Citation: TianJun Zhou, Bin Wang, YongQiang Yu, YiMin Liu, WeiPeng Zheng, LiJuan Li, Bo Wu, PengFei Lin, Zhun Guo, WenMin Man, Qing Bao, AnMin Duan, HaiLong Liu, XiaoLong Chen, Bian He, JianDong Li, LiWei Zou, XiaoCong Wang, LiXia Zhang, Yong Sun, WenXia Zhang, 2018: The FGOALS climate system model as a modeling tool for supporting climate sciences: An overview, Earth and Planetary Physics, 2, 276-291. doi: 10.26464/epp2018026

2018, 2(4): 276-291. doi: 10.26464/epp2018026

ATMOSPHERIC PHYSICS

The FGOALS climate system model as a modeling tool for supporting climate sciences: An overview

1. 

LASG, Institute of Atmospheric Physics, Chinese Academy of Sciences, Beijing 100029, China

2. 

University of Chinese Academy of Sciences, Beijing 100049, China

3. 

Climate Change Research Center, Chinese Academy of Sciences, Beijing 100029, China

Corresponding author: TianJun Zhou, zhoutj@lasg.iap.ac.cn

Received Date: 2018-06-28
Web Publishing Date: 2018-07-01

Climate system models are useful tools for understanding the interactions among the components of the climate system and predicting/projecting future climate change.
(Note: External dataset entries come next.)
`config.mk`:
```
export PLATFORM = sky130hd
export DESIGN_NAME = store_unit_flat
export DESIGN_NICKNAME = d
export VERILOG_FILES = /design/src/rtl/mips_pkg.sv /design/src/rtl/store_unit_if.sv /design/src/rtl/store_fifo.sv /design/src/rtl/store_unit.sv /design/src/flat_wrapper.sv
export SDC_FILE = /design/constraint.sdc
export NUM_CORES = 1
export LEC_CHECK = 0
export ABC_CLOCK_PERIOD_IN_PS = 5700
export CAP_MARGIN = 0
export CORE_MARGIN = 5
export CORE_UTILIZATION = 40
export DETAILED_ROUTE_END_ITERATION = 7
export PLACE_DENSITY = 0.71
export REMOVE_ABC_BUFFERS = 1
export SLEW_MARGIN = 25
export SYNTH_ARGS = -nofsm -noshare
export SYNTH_HDL_FRONTEND = slang
export SYNTH_SLANG_ARGS = --single-unit
```
`constraint.sdc`:
```
create_clock -name clk -period 5.7 [get_ports clk]
set_input_delay 1.71 -clock clk [delete_from_list [all_inputs] [get_ports clk]]
set_output_delay 1.71 -clock clk [all_outputs]
set_load 0.02 [all_outputs]
```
The development of climate models has been a central focus of the State Key Laboratory of Numerical Modeling for Atmospheric Sciences and Geophysical Fluid Dynamics, Institute of Atmospheric Physics, Chinese Academy of Sciences (LASG/IAP) since the establishment of the laboratory in 1985. In China, many pioneering component models and fully coupled models of the climate system have been developed by LASG/IAP. The fully coupled climate system developed in the recent decade is named FGOALS (Flexible Global Ocean-Atmosphere-Land System Model). In this paper, an application-oriented review of the LASG/IAP FGOALS model is presented. The improved model performances are demonstrated in the context of cloud-radiation processes, Asian monsoon, ENSO phenomena, Atlantic Meridional Overturning Circulation (AMOC) and sea ice. The FGOALS model has contributed to both CMIP5 (Coupled Model Intercomparison Project-phase 5) and IPCC (Intergovernmental Panel on Climate Change) AR5 (the Fifth Assessment Report). The release of FGOALS data has supported the publication of nearly 500 papers around the world. The results of FGOALS are cited ~106 times in the IPCC WG1 (Working Group 1) AR5. In addition to the traditional long-term simulations and projections, near-term decadal climate prediction is a new set of CMIP experiment, progress of LAGS/IAP in the development of near-term decadal prediction system is reviewed. The FGOALS model has supported many Chinese national-level research projects and contributed to the national climate change assessment report. The crucial role of FGOALS as a modeling tool for supporting climate sciences is highlighted by demonstrating the model’s performances in the simulation of the evolution of Earth’s climate from the past to the future.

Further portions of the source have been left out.